Indicate how many lines in the listing below contain the word "instances". No other output is permitted.

Information START

## config.mk

```make
export PLATFORM = sky130hd
export DESIGN_NAME = trace_vector_packer
export DESIGN_NICKNAME = d
export VERILOG_FILES = /design/src/rtl/lebug_pkg.sv /design/src/rtl/sat_counter.sv /design/src/rtl/trace_vector_packer.sv
export SDC_FILE = /design/constraint.sdc
export NUM_CORES = 1
export LEC_CHECK = 0
export ABC_AREA = 0
export CAP_MARGIN = 20
export CORE_MARGIN = 2
export CORE_UTILIZATION = 50
export DETAILED_ROUTE_END_ITERATION = 6
export PLACE_DENSITY_LB_ADDON = 0.1
export SLEW_MARGIN = 20
export SYNTH_ARGS = -nofsm -noshare
export SYNTH_HDL_FRONTEND = slang
export SYNTH_SLANG_ARGS = --single-unit
```

## constraint.sdc

```tcl
create_clock -name clk -period 6.04 [get_ports clk]
set_clock_uncertainty 0.15 [all_clocks]
set_input_delay 1.208 -clock clk [delete_from_list [all_inputs] [get_ports clk]]
set_output_delay 1.208 -clock clk [all_outputs]
set_load 0.05 [all_outputs]
```

## src/rtl/lebug_pkg.sv

```systemverilog
// Shared types and constants for the trace packing path.
package lebug_pkg;

    // Default geometry of the trace path.
    localparam int LEBUG_N              = 8;
    localparam int LEBUG_DATA_WIDTH     = 32;
    localparam int LEBUG_DROP_CNT_WIDTH = 16;

    // Lane index for the default lane count. Modules with other N derive
    // their own index type from the same expression.
    localparam int LANE_IDX_W = (LEBUG_N > 1) ? $clog2(LEBUG_N) : 1;
    typedef logic [LANE_IDX_W-1:0] lane_idx_t;

    // Saturation value of the default-width drop counter.
    localparam logic [LEBUG_DROP_CNT_WIDTH-1:0] DROP_SAT = {LEBUG_DROP_CNT_WIDTH{1'b1}};

endpackage

```

## src/rtl/sat_counter.sv

```systemverilog
// Saturating up-counter with synchronous clear; clear beats increment.
module sat_counter
    import lebug_pkg::*;
#(
    parameter int WIDTH = LEBUG_DROP_CNT_WIDTH
) (
    input  logic             clk,
    input  logic             rst_n,
    input  logic             inc,
    input  logic             clr,
    output logic [WIDTH-1:0] count
);

    localparam logic [WIDTH-1:0] SAT = {WIDTH{1'b1}};

    // Count up on inc, hold at all-ones, clear has priority.
    always_ff @(posedge clk or negedge rst_n) begin
        if (!rst_n) begin
            count <= '0;
        end else if (clr) begin
            count <= '0;
        end else if (inc && (count != SAT)) begin
            count <= count + WIDTH'(1);
        end
    end

endmodule

```

## src/rtl/trace_vector_packer.sv

```systemverilog
// Packs single trace elements into N-lane vectors and issues one enqueue
// per completed vector; vectors hitting a full buffer are dropped and counted.
module trace_vector_packer
    import lebug_pkg::*;
#(
    parameter int N              = LEBUG_N,
    parameter int DATA_WIDTH     = LEBUG_DATA_WIDTH,
    parameter int DROP_CNT_WIDTH = LEBUG_DROP_CNT_WIDTH
) (
    input  logic                      clk,
    input  logic                      rst_n,
    input  logic                      tracing,
    input  logic                      valid_in,
    input  logic                      eof_in,
    input  logic [DATA_WIDTH-1:0]     data_in,
    input  logic                      buf_full,
    output logic                      enqueue,
    output logic                      eof_out,
    output logic [DATA_WIDTH-1:0]     vector_out [N],
    output logic [DROP_CNT_WIDTH-1:0] dropped_count,
    input  logic                      clear_drops
);

    localparam int LW = (N > 1) ? $clog2(N) : 1;
    typedef logic [LW-1:0] lane_t;
    localparam lane_t LAST_LANE = lane_t'(N - 1);

    lane_t                  idx;
    logic [DATA_WIDTH-1:0]  acc [N];
    logic                   accept;
    logic                   close;
    logic                   drop;

    assign accept = valid_in & tracing;
    // Close on the last lane or on a frame end, whichever comes first, so an
    // eof on lane N-1 yields a single vector.
    assign close  = accept & ((idx == LAST_LANE) | eof_in);
    assign drop   = close & buf_full;

    // Accumulate lanes, hand the finished vector to the output register and
    // discard any partial vector when tracing drops.
    always_ff @(posedge clk or negedge rst_n) begin
        if (!rst_n) begin
            idx     <= '0;
            enqueue <= 1'b0;
            eof_out <= 1'b0;
            for (int k = 0; k < N; k++) begin
                acc[k]        <= '0;
                vector_out[k] <= '0;
            end
        end else begin
            enqueue <= close & ~buf_full;
            if (close) begin
                // Closing element goes straight to the output; untouched lanes
                // are still zero from the previous clear.
                for (int k = 0; k < N; k++) begin
                    vector_out[k] <= (lane_t'(k) == idx) ? data_in : acc[k];
                    acc[k]        <= '0;
                end
                eof_out <= eof_in;
                idx     <= '0;
            end else if (accept) begin
                acc[idx] <= data_in;
                idx      <= idx + lane_t'(1);
            end else if (!tracing && (idx != '0)) begin
                for (int k = 0; k < N; k++) begin
                    acc[k] <= '0;
                end
                idx <= '0;
            end
        end
    end

    sat_counter #(
        .WIDTH (DROP_CNT_WIDTH)
    ) u_drop_cnt (
        .clk   (clk),
        .rst_n (rst_n),
        .inc   (drop),
        .clr   (clear_drops),
        .count (dropped_count)
    );

endmodule

```

# == Word level (Yosys, flattened, before mapping) ==
# Index checks and enable logic that the tools add are counted.
# totals
ff_bits,533
input_bits,39
out_inout_bits,274
wordCells,67
# op_classes
n_addsub,2
n_lt_le_gt_ge,2
eq_ne,9
mux,19
n_bitwise,7
reduce_logical,8
# op_table
operator,n
$mux 256,3
$mux 32,9
$bwmux 256,1
$demux 32 s3,1
$mux 16,2
$add 16x1->16 const B,1
$ne 16x16->1 const B,1
$eq 3x3->1 const A,4
$mux 3,3
$eq 2x3->1 const A,2
$reduce_bool 3->1,2
$and 1x1->1,4
$ge 4x4->1 const B,1
$lt 4x1->1 const B,1
$not 3->4,1
$add 3x1->3 const B,1
$eq 1x3->1 const A,1
$eq 3x3->1 const B,1
$logic_and 1x1->1,3
$logic_not 3->1,1
$reduce_bool 2->1,1
$logic_not 1->1,1
$not 1->1,1
$or 1x1->1,1

# == Depth between registers and ports, before layout ==
# logic_depth
ltp_word,8
depth_mapped,10

# == Modules after synthesis ==
# A second synthesis with hierarchy kept.
# hier_totals
cells_unflattened,1867
area_unflattened_um2,22534.1
# modules_own_cells
module,n_inst,cells_each,area_per_inst_um2,seq_area_each_um2
trace_vector_packer,1,1769,21592.0,12937.4
sat_counter,1,98,942.2,400.4

# == Least setup slack after synthesis ==
# No wires, ideal clock.
# synth_path
kind,in2reg
startpoint,in valid_in
endpoint,reg u_drop_cnt.count[9]
setup_ns,0.078
arrival_time_ns,2.565
required_time_ns,5.812
setup_slack_ns,3.247
cell_stages,5
n_path_buf,1
cell_sequence,o211ai_2 -> or4_1 -> buf_2 -> or4_1 -> a21oi_1
# synth_between
elab_chain_len,5
# synth_lines
item,line_no,rtl
start: declaration,trace_vector_packer.sv:13,"input logic valid_in,"
$and 1x1->1,trace_vector_packer.sv:34,assign accept = valid_in & tracing;
$and 1x1->1,trace_vector_packer.sv:37,assign close = accept & ((idx == LAST_LANE) | eof_in);
$and 1x1->1,trace_vector_packer.sv:38,assign drop = close & buf_full;
$logic_and 1x1->1,sat_counter.sv:22,end else if (inc && (count != SAT)) begin
$reduce_bool 2->1 (no source line),-,
end signal: assignment,sat_counter.sv:23,count <= count + WIDTH'(1);
end: declaration,sat_counter.sv:11,output logic [WIDTH-1:0] count
# No other way between the ends.
# A chain may end at the register's enable or synchronous reset.

# == Final worst setup path ==
# layout_path
startpoint,reg idx[0]
endpoint,reg vector_out[128] (netlist name)
# layout_between
elab_chain_len,3
word_cells_on_any_way,5
cone_classes,eq/ne (2); mux (1); bitwise (2)
# layout_lines
item,line_no,rtl
start: declaration,trace_vector_packer.sv:28,lane_t idx;
start signal: assignment,trace_vector_packer.sv:64,idx <= idx + lane_t'(1);
$eq 3x3->1,trace_vector_packer.sv:37,
$or 1x1->1,trace_vector_packer.sv:37,
$and 1x1->1,trace_vector_packer.sv:37,
end signal: indexed assignment,trace_vector_packer.sv:57,vector_out[k] <= (lane_t'(k) == idx) ? data_in : acc[k];
end: declaration,trace_vector_packer.sv:19,"output logic [DATA_WIDTH-1:0] vector_out [N],"
# Several ways; a longest one is shown, not always the timed one.

==> impl_metrics.yaml <==
status:
  status: "finished clean"
clock_network:
  clkLatencyLatePin_ns: 0.61
  root_buffer: "clkbuf_16"
  cts_max_level: 2
  clk_path_buf_depth: 3
  post_cts_resized: 0
  clk_pin_slew_ns: 0.06
  cts_made_buffers: 54
  clock_sinks: 533
  cts_setup_buffers: 0
  cts_hold_buf: 0
  cts_tree: "done"
floorplanning:
  die_area_mm2: 0.0462
  chipWidth_um: 215
  num_io_pins: 313
  die_h_um: 215
  fp-row-count: 77
  initial_core_util_pct: 50.5
  core_mm2: 0.0440
worst_setup_path:
  worstSetupStartpointType: "register"
  crit_top_cell: "buf_4"
  ff2ff_setup_slack_ns: 2.27
  cp_slowest_stage_delay_ns: 0.78
  cp_top_family: "buffers and inverters"
  worstReg2RegStart: "idx[0]"
  r2r-end: "vector_out[128]"
  r2r_cells: 7
  critPathArrivalTime_ns: 4.06
  path_buf_inv: 3
  path_cells: "ha_1 -> ha_2 -> buf_4 -> o211ai_4 -> buf_4 -> buf_4 -> o21ai_0"
  cp.required_ns: 6.33
  crit_path_top_delay_cell: "buf_4"
  cp-end-kind: "register"
  crit_fanout: 107
  crit_type: "reg -> reg"
worst_hold_path:
  whs_endpoint: "vector_out[146]"
  hold_depth: 2
  hold_path_class: "reg -> reg"
  min_from: "vector_out[146]"
timing:
  setup_ws_ns: 2.27
  tns_ns: 0
  finalHoldViolCount: 0
  layout_min_cycle_time_ns: 3.77
  rsz0062_at_grt: "false"
  worst-slew-pin-transition_ns: 1.21
  finalSetupViolations: 0
  max_slew_margin_pct: 19.5
  fmax_mhz: 265
  period_share_pct: 62.4
  slew_viol_final: 0
synth:
  ys_seq_elements: 533
  syn_inst: 2040
  synth_cell_types: 37
  synth_nets: 2086
  yosysWarnings: 0
  ys_seq_area_share_pct: 60.0
  syn_avg_cell_area_um2: 10.9
  syn_area_mm2: 0.0222
detailed_routing:
  wl_per_cell_um: 21.7
  num_vias: 16500
  met2_wirelength_um: 27800
  first_pass_iters: 5
  postRouteAntennaNets: 0
  avgViaCountPerCell: 5.73
  finalWirelength_um: 62300
  wl_met3_um: 3640
  dr.first_iter.drc_count: 1489
  top_layer: "met4"
  routedLengthMet1_um: 29400
  drc: 0
finish:
  area_delta_synth_final_pct: 23.8
  seqCellArea_mm2: 0.0133
  nNetsFinal: 2290
  fillers: 3648
  layout-drive-gt1-share_pct: 5.92
  stdcell_area_mm2: 0.0275
  multi_input_area_mm2: 0.00824
placed_design:
  pre_cts_ws_ns: 1.83
  dp_hpwl_um: 40500
  placed_area_mm2: 0.0257
  gp_congestion: 0.826
  port-buffer-count: 312
job:
  drv_cap: 0
global_routing:
  grt_pass1_vias: 16300
  grt.overflow.total: 0
  grt_pass1_wl_um: 96900
  globalRouteTotalUtil_pct: 26.9
  grt_max_degree: 258
  antenna_found_initial: 1
power_and_ir_drop:
  leakage_nw: 12.6
  powerDensity_mw_per_mm2: 304
  ir_worst_vdd_mv: 0.182
-- final cells by class --
cell class,count,share of cell area [%]
multi-input combinational,1313,29.9
inverter,6,0.0818
clock inverter,14,0.814
sequential,533,48.5
timing repair buffer,336,12.2
tap,592,2.69
clock buffer,80,5.74
antenna,1,0.00909
-- metrics by stage --
stage          hold WS (ns)  utilization, %  power, mW  cells
2_1_floorplan         0.299               -       4.51   2040
3_3_place_gp          0.311            58.3       4.98   2779
3_5_place_dp          0.319            58.4       5.00   2780
4_1_cts               0.332            62.5       8.42   2874
5_1_grt               0.344            62.5       8.65   2875
6_report              0.324            62.5       8.36   2875
-- kinds of logic after synthesis --
family	after synthesis	share of synthesized area, %
buffers and inverters	194	3.35
AO/OA/AOI/OAI	549	15.4
adder cells (fa/ha/maj)	7	0.394
flip-flops	533	60.0
multiplexers	260	11.7
AND/OR/NAND/NOR	497	9.15
-- flip-flops by register name, summed over array words and instances (netlist names) --
name and cells:
acc 256, vector_out 256, u_drop_cnt.count 16, idx 3, enqueue 1, eof_out 1
-- how the worst max path moves through the flow --
stage	from	end	slack (ns)	depth (start not counted)
2_1_floorplan	valid_in	u_drop_cnt.count[9]	3.25	5
3_3_place_gp	tracing	vector_out[130]	1.96	5
3_5_place_dp	tracing	vector_out[166]	1.83	5
4_1_cts	idx[0]	vector_out[166]	2.35	7
5_1_grt	idx[0]	vector_out[166]	2.00	7
6_report	idx[0]	vector_out[128]	2.27	7
-- layout by cell type (no fill, tap or decap), types with 6 or more instances in the layout --
master / count
clkinv_2: 7
o31ai_1: 9
nor2_1: 6
o2bb2ai_1: 32
a32o_1: 97
bufinv_16: 6
inv_1: 6
o21ai_0: 389
clkbuf_8: 11
clkbuf_16: 55
nand3_1: 9
nand4_1: 6
clkdlybuf4s50_1: 311
mux2i_1: 256
clkbuf_1: 14
a21oi_1: 13
buf_4: 19
or4_1: 11
nand2_1: 421
dfrtp_1: 533
nand2b_1: 6
-- metal layers --
layer | vias up | track usage, %
li1 | 7605 | -
met1 | 8275 | 40.5
met2 | 516 | 40.5
met3 | 86 | 4.63
met4 | 0 | 7.31
met5 | - | 0
-- worst register-to-register path: stages (launching register included) --
cell	delay, ns
dfrtp_1	0.49
ha_1	0.30
ha_2	0.18
buf_4	0.34
o211ai_4	0.52
buf_4	0.79
buf_4	0.64
o21ai_0	0.22
-- cell usage after synthesis --
library cell  count  share of area, %
or3_1             3             0.084
a32o_1           97               4.4
o2111ai_1         1             0.039
buf_2            13              0.29
o21ai_0         389               8.8
ha_1              7              0.39
inv_1             6              0.10
nand4_1           6              0.17
o21ai_1           1             0.022
nor2_1           10              0.17
or3b_2            1             0.039
or2_1             1             0.028
nor3b_1           5              0.17
nor3_1            4             0.090
and3b_1           1             0.039
nand2_1         426               7.2
o211ai_2          1             0.056
nand3b_1          3              0.10
nand3_1           9              0.20
clkbuf_1        157               2.7
mux2i_1         256                12
and4_1            1             0.039
or2_0             1             0.028
a22o_1            1             0.039
mux2_2            4              0.20
o31ai_1           9              0.30
nor2b_1           4              0.11
o211a_1           1             0.045
or4_1            11              0.37
nor4_1            4              0.11
dfrtp_1         533                60
or2_2             1             0.028
a21oi_1          13              0.29
o2bb2ai_1        32               1.3
buf_1            18              0.30
nand2b_1          6              0.17
o221a_2           4              0.20
-- report_power, final --
group / internal, mW / total (mW) / switching, mW
clock network: 2.05 / 3.43 / 1.38
registers: 3.69 / 3.78 / 0.0853
logic: 0.323 / 1.15 / 0.827
(Power assumes the default switching activity.)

Information END

## Problem solution
2